I've been playing with various entity and information extraction frameworks for the past couple weeks with the goal of creating an web service for extracting the major topics from news articles. SP far, my work, such that it is, has shown promise, but is not as robust or reliable as I would have hoped.
I just noticed that Reuters has apparantly been working along the same lines and have opened their work to the public. On the one hand, I feel beaten. On the other, their service does not appear to be much better than my own - although they'll have a larger set of people re-training their decision trees than I'll ever have.
I've been using posts from my own blog as my testing ground, so I thought I'd throw my last post through and see what it churns out:
Organization: Entrepreneur Fund
Person: Len Gilbert, Tom Berreca, Darline Jean, Glenn Franxman, Matthew de Gannon, Sam Parker, Clark, Beth Higbee, Eleanor Cippel, Martha Stewart
Well, I don't even try to extract relations, so that's pretty cool.
IndustryTerm is pretty puzzling, although I understand why they were fooled by it.

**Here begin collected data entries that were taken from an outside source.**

`src/hw/cad_pkg.sv`:
```
// Shared constants for the addressing and low-power control core.
// Assumes a single 125 MHz clock domain and an internal byte-wide bus.
package cad_pkg;
    localparam int CAD_ADDR_W = 16;
    localparam int CAD_DATA_W = 8;
    localparam logic [15:0] CAD_RESET_VECTOR = 16'hFFFE;
    localparam logic [15:0] CAD_SWI_VECTOR = 16'hFFFC;
    localparam logic [15:0] CAD_IRQ_VECTOR = 16'hFFFA;
    localparam logic [7:0] CAD_SP_RESET = 8'hFF;
    localparam logic [9:0] CAD_SP_HIGH = 10'h003;
    localparam logic [7:0] CAD_ZERO_PAGE_TOP = 8'hFF;
    // Flag positions in condition_flags
    localparam int CAD_FLAG_C = 0;
    localparam int CAD_FLAG_Z = 1;
    localparam int CAD_FLAG_N = 2;
    localparam int CAD_FLAG_I = 3;
    localparam int CAD_FLAG_H = 4;
    localparam logic [4:0] CAD_FLAGS_RESET = 5'h08;
    // Opcodes (high nibble selects group, low nibble the operation)
    localparam logic [3:0] CAD_GRP_BTB = 4'h0;
    localparam logic [3:0] CAD_GRP_BSC = 4'h1;
    localparam logic [3:0] CAD_GRP_REL = 4'h2;
    localparam logic [3:0] CAD_GRP_INHA = 4'h4;
    localparam logic [3:0] CAD_GRP_CTL = 4'h8;
    localparam logic [3:0] CAD_GRP_CTL2 = 4'h9;
    localparam logic [3:0] CAD_GRP_IMM = 4'hA;
    localparam logic [3:0] CAD_GRP_DIR = 4'hB;
    localparam logic [3:0] CAD_GRP_EXT = 4'hC;
    localparam logic [3:0] CAD_GRP_IX2 = 4'hD;
    localparam logic [3:0] CAD_GRP_IX1 = 4'hE;
    localparam logic [3:0] CAD_GRP_IX = 4'hF;
    localparam logic [7:0] CAD_OP_RTI = 8'h80;
    localparam logic [7:0] CAD_OP_RTS = 8'h81;
    localparam logic [7:0] CAD_OP_SWI = 8'h83;
    localparam logic [7:0] CAD_OP_STOP = 8'h8E;
    localparam logic [7:0] CAD_OP_WAIT = 8'h8F;
    localparam logic [7:0] CAD_OP_TAX = 8'h97;
    localparam logic [7:0] CAD_OP_CLC = 8'h98;
    localparam logic [7:0] CAD_OP_SEC = 8'h99;
    localparam logic [7:0] CAD_OP_CLI = 8'h9A;
    localparam logic [7:0] CAD_OP_SEI = 8'h9B;
    localparam logic [7:0] CAD_OP_RSP = 8'h9C;
    localparam logic [7:0] CAD_OP_NOP = 8'h9D;
    localparam logic [7:0] CAD_OP_TXA = 8'h9F;
    // Low nibble inside register/memory groups
    localparam logic [3:0] CAD_SUB_LDA = 4'h6;
    localparam logic [3:0] CAD_SUB_STA = 4'h7;
    localparam logic [3:0] CAD_SUB_JMP = 4'hC;
    localparam logic [3:0] CAD_SUB_LDX = 4'hE;
    localparam logic [3:0] CAD_SUB_STX = 4'hF;

    typedef enum logic [12:0] {
        CAD_FETCH = 13'h0001,
        CAD_OPER1 = 13'h0002,
        CAD_OPER2 = 13'h0004,
        CAD_READ = 13'h0008,
        CAD_WRITE = 13'h0010,
        CAD_PUSH = 13'h0020,
        CAD_PULL = 13'h0040,
        CAD_VECT_HI = 13'h0080,
        CAD_VECT_LO = 13'h0100,
        CAD_STOPPED = 13'h0200,
        CAD_WAITING = 13'h0400,
        CAD_RESET_HI = 13'h0800,
        CAD_RESET_LO = 13'h1000
    } cad_state_t;
endpackage : cad_pkg

```
`src/hw/cad_ea_unit.sv`:
```
// Effective address former for the addressing modes.
// Assumes operand bytes are already captured by the sequencer.
`timescale 1ns/1ps
module cad_ea_unit import cad_pkg::*; (
    input wire logic [3:0] group,     // Opcode group
    input wire logic [7:0] oper1,     // First byte after opcode
    input wire logic [7:0] oper2,     // Second byte after opcode
    input wire logic [7:0] indexVal,  // Index register
    output logic [15:0] effAddr       // Effective address
);
    always_comb begin
        unique case (group)
            CAD_GRP_BTB, CAD_GRP_BSC, CAD_GRP_DIR: effAddr = {8'h00, oper1};
            CAD_GRP_EXT: effAddr = {oper1, oper2};
            CAD_GRP_IX: effAddr = {8'h00, indexVal};
            CAD_GRP_IX1: effAddr = {8'h00, oper1} + {8'h00, indexVal};
            CAD_GRP_IX2: effAddr = {oper1, oper2} + {8'h00, indexVal};
            default: effAddr = 16'h0000;
        endcase
    end
endmodule : cad_ea_unit

```
`src/hw/cad_bit_unit.sv`:
```
// Bit set, clear and test on a byte read from the lowest page.
// Assumes the opcode low nibble carries bit number and polarity.
`timescale 1ns/1ps
module cad_bit_unit import cad_pkg::*; (
    input wire logic [3:0] opLow,    // Opcode low nibble
    input wire logic [7:0] dataIn,   // Byte read back
    output logic [7:0] dataOut,      // Byte to write back
    output logic testedBit,          // Selected bit value
    output logic conditionMet        // Branch polarity matched
);
    logic [2:0] bitSel;
    logic [7:0] bitMask;
    assign bitSel = opLow[3:1];
    assign bitMask = 8'h01 << bitSel;
    assign testedBit = dataIn[bitSel];
    // Even code means branch on one / force one
    assign conditionMet = opLow[0] ? ~testedBit : testedBit;
    assign dataOut = opLow[0] ? (dataIn & ~bitMask) : (dataIn | bitMask);
endmodule : cad_bit_unit

```
`src/hw/cad_core.sv`:
```
// Addressing, bit manipulation, control and low-power sequencer.
// Assumes a single-cycle synchronous byte bus toward memory and
// peripherals; wake and interrupt requests except timerIrq come from other clock trees.
// How it works
// - Set or clear any bit, lowest page
// - Tested bit copied into carry always
// - Immediate operand is the next byte
// - Direct: one byte address, zero-extended
// - Extended: two bytes form full address
// - Relative offset added only when taken
// - Indexed no offset: index zero-extended
// - Index plus unsigned byte, up to 510
// - Index plus unsigned two-byte offset
// - Bit number in opcode, address follows
// - Test-branch: opcode, address, signed offset
// - Inherent instructions are one byte
// - Branch high/low, force one/zero, eight bits
// - Transfer, carry, mask, trap, return, stop, wait
// - Stop gates main and sub clocks
// - Stop clears interrupt mask only
// - Stop ends on listed wake sources
// - Wait halts only CPU clocks
// - Wait ends on reset or interrupt
// - Time base dividers run during wait
// - Masked requests pend only while held by source
// - Mask set after flags pushed
`timescale 1ns/1ps
module cad_core import cad_pkg::*; (
    input wire logic ref_clk,         // 125 MHz clock
    input wire logic reset_n,         // Async reset, active low
    input wire logic clkEn,           // Freezes all state when low
    output logic [15:0] busAddr,      // Internal address bus
    output logic [7:0] busWdata,      // Write data
    output logic busRd,               // Read strobe
    output logic busWr,               // Write strobe
    input wire logic [7:0] busRdata,  // Read data, same cycle
    input wire logic timerIrq,        // Maskable timer request level
    input wire logic externalIrqPins, // External request level, async
    input wire logic keyWakeupIrq,    // Key wake request, async
    input wire logic serialSlaveIrq,  // Serial slave-mode request, async
    input wire logic timeBaseIrq,     // Time base request, async
    input wire logic timeBaseOnSub,   // Time base clocked by sub oscillator
    output logic mainOscillatorEn,    // Main oscillator run
    output logic subClockPathEn,      // Sub oscillator path to modules
    output logic cpuClockEn,          // CPU clock gate
    output logic timeBaseDivEn,       // Time base dividers run
    output logic [4:0] conditionFlags // Five flag bits for observation
);
    cad_state_t stateReg;
    logic [15:0] pcReg;
    logic [7:0] accReg;
    logic [7:0] indexReg;
    logic [5:0] spReg;
    logic [4:0] flagsReg;
    logic [7:0] opReg;
    logic [7:0] oper1Reg;
    logic [7:0] oper2Reg;
    logic [7:0] dataReg;
    logic [2:0] stackCnt;
    logic vectorSwi;
    logic [3:0] syncA;
    logic [3:0] syncB;
    logic [15:0] effAddr;
    logic [7:0] bitOut;
    logic testedBit;
    logic conditionMet;
    logic [3:0] group;
    logic [3:0] opLow;
    logic anyIrq;
    logic irqPending;
    logic stopWake;
    logic [1:0] operCount;
    logic branchTaken;
    logic [15:0] relTarget;
    logic [7:0] pushByte;

    assign group = opReg[7:4];
    assign opLow = opReg[3:0];
    assign conditionFlags = flagsReg;

    // Two-stage synchronisers for the asynchronous request pins
    always_ff @(posedge ref_clk or negedge reset_n) begin
        if (!reset_n) begin
            syncA <= 4'h0;
            syncB <= 4'h0;
        end else if (clkEn) begin
            syncA <= {externalIrqPins, keyWakeupIrq, serialSlaveIrq, timeBaseIrq};
            syncB <= syncA;
        end
    end

    // Requests are levels held by their sources until serviced
    assign anyIrq = syncB[3] | syncB[2] | syncB[1] | syncB[0] | timerIrq;
    assign irqPending = anyIrq & ~flagsReg[CAD_FLAG_I];
    assign stopWake = syncB[3] | syncB[2] | syncB[1] | (syncB[0] & timeBaseOnSub);

    cad_ea_unit eaUnit (
        .group(group),
        .oper1(oper1Reg),
        .oper2(oper2Reg),
        .indexVal(indexReg),
        .effAddr(effAddr)
    );

    cad_bit_unit bitUnit (
        .opLow(opLow),
        .dataIn((stateReg == CAD_READ) ? busRdata : dataReg), // Test decides on the byte as it arrives
        .dataOut(bitOut),
        .testedBit(testedBit),
        .conditionMet(conditionMet)
    );

    // Bytes after the opcode, by group
    always_comb begin
        unique case (group)
            CAD_GRP_BTB, CAD_GRP_EXT, CAD_GRP_IX2: operCount = 2'd2;
            CAD_GRP_BSC, CAD_GRP_REL, CAD_GRP_IMM, CAD_GRP_DIR, CAD_GRP_IX1: operCount = 2'd1;
            default: operCount = 2'd0;
        endcase
    end

    // Relative branches on carry/zero/mask; unlisted codes never taken when even, always when odd
    always_comb begin
        unique case (opLow[3:1])
            3'h0: branchTaken = 1'b1;
            3'h2: branchTaken = ~(flagsReg[CAD_FLAG_C] | flagsReg[CAD_FLAG_Z]);
            3'h4: branchTaken = ~flagsReg[CAD_FLAG_C];
            3'h6: branchTaken = ~flagsReg[CAD_FLAG_Z];
            3'h7: branchTaken = ~flagsReg[CAD_FLAG_I];
            default: branchTaken = 1'b0;
        endcase
        if (opLow[0]) begin
            branchTaken = ~branchTaken;
        end
    end

    // Offset is the last instruction byte, relative to next opcode
    assign relTarget = pcReg + {{8{(group == CAD_GRP_BTB) ? oper2Reg[7] : oper1Reg[7]}},
                                (group == CAD_GRP_BTB) ? oper2Reg : oper1Reg};

    // Stacking order: PC low, PC high, index, accumulator, flags
    always_comb begin
        unique case (stackCnt)
            3'd0: pushByte = pcReg[7:0];
            3'd1: pushByte = pcReg[15:8];
            3'd2: pushByte = indexReg;
            3'd3: pushByte = accReg;
            default: pushByte = {3'b111, flagsReg};
        endcase
    end

    // Bus drive
    always_comb begin
        busAddr = pcReg;
        busWdata = 8'h00;
        busRd = 1'b0;
        busWr = 1'b0;
        unique case (stateReg)
            CAD_FETCH, CAD_OPER1, CAD_OPER2: busRd = 1'b1;
            CAD_READ: begin
                busAddr = effAddr;
                busRd = 1'b1;
            end
            CAD_WRITE: begin
                busAddr = effAddr;
                busWr = 1'b1;
                busWdata = (group == CAD_GRP_BSC) ? bitOut :
                           (opLow == CAD_SUB_STX) ? indexReg : accReg;
            end
            CAD_PUSH: begin
                busAddr = {CAD_SP_HIGH, spReg};
                busWr = 1'b1;
                busWdata = pushByte;
            end
            CAD_PULL: begin
                busAddr = {CAD_SP_HIGH, spReg + 6'd1};
                busRd = 1'b1;
            end
            CAD_VECT_HI, CAD_RESET_HI: begin
                busAddr = (stateReg == CAD_RESET_HI) ? CAD_RESET_VECTOR :
                          (vectorSwi ? CAD_SWI_VECTOR : CAD_IRQ_VECTOR);
                busRd = 1'b1;
            end
            CAD_VECT_LO, CAD_RESET_LO: begin
                busAddr = ((stateReg == CAD_RESET_LO) ? CAD_RESET_VECTOR :
                          (vectorSwi ? CAD_SWI_VECTOR : CAD_IRQ_VECTOR)) + 16'h0001;
                busRd = 1'b1;
            end
            CAD_STOPPED, CAD_WAITING: busAddr = pcReg;
        endcase
    end

    // Clock gating toward the rest of the chip
    always_ff @(posedge ref_clk or negedge reset_n) begin
        if (!reset_n) begin
            mainOscillatorEn <= 1'b1;
            subClockPathEn <= 1'b1;
            cpuClockEn <= 1'b1;
            timeBaseDivEn <= 1'b1;
        end else if (clkEn) begin
            mainOscillatorEn <= (stateReg != CAD_STOPPED);
            subClockPathEn <= (stateReg != CAD_STOPPED);
            cpuClockEn <= (stateReg != CAD_STOPPED) && (stateReg != CAD_WAITING);
            // Dividers stay on in wait; only stop and sub-fed base differ
            timeBaseDivEn <= (stateReg != CAD_STOPPED) || timeBaseOnSub;
        end
    end

    // Sequencer
    always_ff @(posedge ref_clk or negedge reset_n) begin
        if (!reset_n) begin
            stateReg <= CAD_RESET_HI;
            pcReg <= 16'h0000;
            accReg <= 8'h00;
            indexReg <= 8'h00;
            spReg <= CAD_SP_RESET[5:0];
            flagsReg <= CAD_FLAGS_RESET;
            opReg <= CAD_OP_NOP;
            oper1Reg <= 8'h00;
            oper2Reg <= 8'h00;
            dataReg <= 8'h00;
            stackCnt <= 3'd0;
            vectorSwi <= 1'b0;
        end else if (clkEn) begin
            unique case (stateReg)
                CAD_RESET_HI: begin
                    pcReg[15:8] <= busRdata;
                    stateReg <= CAD_RESET_LO;
                end
                CAD_RESET_LO: begin
                    pcReg[7:0] <= busRdata;
                    stateReg <= CAD_FETCH;
                end
                CAD_FETCH: begin
                    if (irqPending) begin
                        vectorSwi <= 1'b0;
                        stackCnt <= 3'd0;
                        stateReg <= CAD_PUSH;
                    end else begin
                        opReg <= busRdata;
                        pcReg <= pcReg + 16'h0001;
                        if (busRdata[7:4] == CAD_GRP_BTB || busRdata[7:4] == CAD_GRP_EXT ||
                            busRdata[7:4] == CAD_GRP_IX2 || busRdata[7:4] == CAD_GRP_BSC ||
                            busRdata[7:4] == CAD_GRP_REL || busRdata[7:4] == CAD_GRP_IMM ||
                            busRdata[7:4] == CAD_GRP_DIR || busRdata[7:4] == CAD_GRP_IX1) begin
                            stateReg <= CAD_OPER1;
                        end else begin
                            stateReg <= (busRdata[7:4] == CAD_GRP_IX) ? CAD_READ : CAD_FETCH;
                            unique case (busRdata)
                                CAD_OP_TAX: indexReg <= accReg;
                                CAD_OP_TXA: accReg <= indexReg;
                                CAD_OP_CLC: flagsReg[CAD_FLAG_C] <= 1'b0;
                                CAD_OP_SEC: flagsReg[CAD_FLAG_C] <= 1'b1;
                                CAD_OP_CLI: flagsReg[CAD_FLAG_I] <= 1'b0;
                                CAD_OP_SEI: flagsReg[CAD_FLAG_I] <= 1'b1;
                                CAD_OP_RSP: spReg <= CAD_SP_RESET[5:0];
                                CAD_OP_STOP: begin
                                    flagsReg[CAD_FLAG_I] <= 1'b0;
                                    stateReg <= CAD_STOPPED;
                                end
                                CAD_OP_WAIT: begin
                                    flagsReg[CAD_FLAG_I] <= 1'b0;
                                    stateReg <= CAD_WAITING;
                                end
                                CAD_OP_SWI: begin
                                    vectorSwi <= 1'b1;
                                    stackCnt <= 3'd0;
                                    pcReg <= pcReg + 16'h0001;
                                    stateReg <= CAD_PUSH;
                                end
                                CAD_OP_RTI: begin
                                    stackCnt <= 3'd4;
                                    stateReg <= CAD_PULL;
                                end
                                CAD_OP_RTS: begin
                                    stackCnt <= 3'd1;
                                    stateReg <= CAD_PULL;
                                end
                                default: ;
                            endcase
                        end
                    end
                end
                CAD_OPER1: begin
                    oper1Reg <= busRdata;
                    pcReg <= pcReg + 16'h0001;
                    if (operCount == 2'd2) begin
                        stateReg <= CAD_OPER2;
                    end else if (group == CAD_GRP_IMM) begin
                        // Operand is this byte; no further access
                        if (opLow == CAD_SUB_LDX) indexReg <= busRdata;
                        else if (opLow == CAD_SUB_LDA) accReg <= busRdata;
                        stateReg <= CAD_FETCH;
                    end else if (group == CAD_GRP_REL) begin
                        stateReg <= CAD_FETCH;
                        if (branchTaken) begin
                            pcReg <= pcReg + 16'h0001 + {{8{busRdata[7]}}, busRdata};
                        end
                    end else begin
                        stateReg <= CAD_READ;
                    end
                end
                CAD_OPER2: begin
                    oper2Reg <= busRdata;
                    pcReg <= pcReg + 16'h0001;
                    stateReg <= CAD_READ;
                end
                CAD_READ: begin
                    dataReg <= busRdata;
                    stateReg <= CAD_FETCH;
                    if (group == CAD_GRP_BSC) begin
                        stateReg <= CAD_WRITE;
                    end else if (group == CAD_GRP_BTB) begin
                        flagsReg[CAD_FLAG_C] <= opLow[0] ? ~conditionMet : conditionMet;
                        if (conditionMet) pcReg <= relTarget;
                    end else if (opLow == CAD_SUB_JMP) begin
                        pcReg <= effAddr;
                    end else if (opLow == CAD_SUB_STA || opLow == CAD_SUB_STX) begin
                        stateReg <= CAD_WRITE;
                    end else if (opLow == CAD_SUB_LDA) begin
                        accReg <= busRdata;
                    end else if (opLow == CAD_SUB_LDX) begin
                        indexReg <= busRdata;
                    end
                end
                CAD_WRITE: stateReg <= CAD_FETCH;
                CAD_PUSH: begin
                    spReg <= spReg - 6'd1;
                    stackCnt <= stackCnt + 3'd1;
                    if (stackCnt == 3'd4) begin
                        flagsReg[CAD_FLAG_I] <= 1'b1;
                        stateReg <= CAD_VECT_HI;
                    end
                end
                CAD_PULL: begin
                    spReg <= spReg + 6'd1;
                    stackCnt <= stackCnt - 3'd1;
                    unique case (stackCnt)
                        3'd4: flagsReg <= busRdata[4:0];
                        3'd3: accReg <= busRdata;
                        3'd2: indexReg <= busRdata;
                        3'd1: pcReg[15:8] <= busRdata;
                        default: pcReg[7:0] <= busRdata;
                    endcase
                    if (stackCnt == 3'd0) stateReg <= CAD_FETCH;
                end
                CAD_VECT_HI: begin
                    pcReg[15:8] <= busRdata;
                    stateReg <= CAD_VECT_LO;
                end
                CAD_VECT_LO: begin
                    pcReg[7:0] <= busRdata;
                    stateReg <= CAD_FETCH;
                end
                CAD_STOPPED: begin
                    if (stopWake) stateReg <= CAD_FETCH;
                end
                CAD_WAITING: begin
                    if (anyIrq) stateReg <= CAD_FETCH;
                end
            endcase
        end
    end
endmodule : cad_core

```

My organization extraction appears to handle this better, inso far as I am extracting things like The Weather Channel, etc from that post.
My City extraction is better in so far as it fetches the state along with the city name.
Person extraction is interesting. They got Martha Stewart, where as I keep tripping over it, and call her Martha Stewart Living, and I pull out Omnimedia as an Orgnaization.
For comparisons sake, here's the result of my own project:
Fugly formatting aside, I'm being way more aggressive in my extraction. I think I'm going to need better confidence heuristics. Also, I'm a lot slower than OpenCalais.
There's all sorts of interesting differences, many probably come from the body of text they've got to train against. I'm still fooled by names like Matt de Ganon. The most interesting bit, though, is how the two systems treated the phrase "Martha Stewart Living Omnimedia".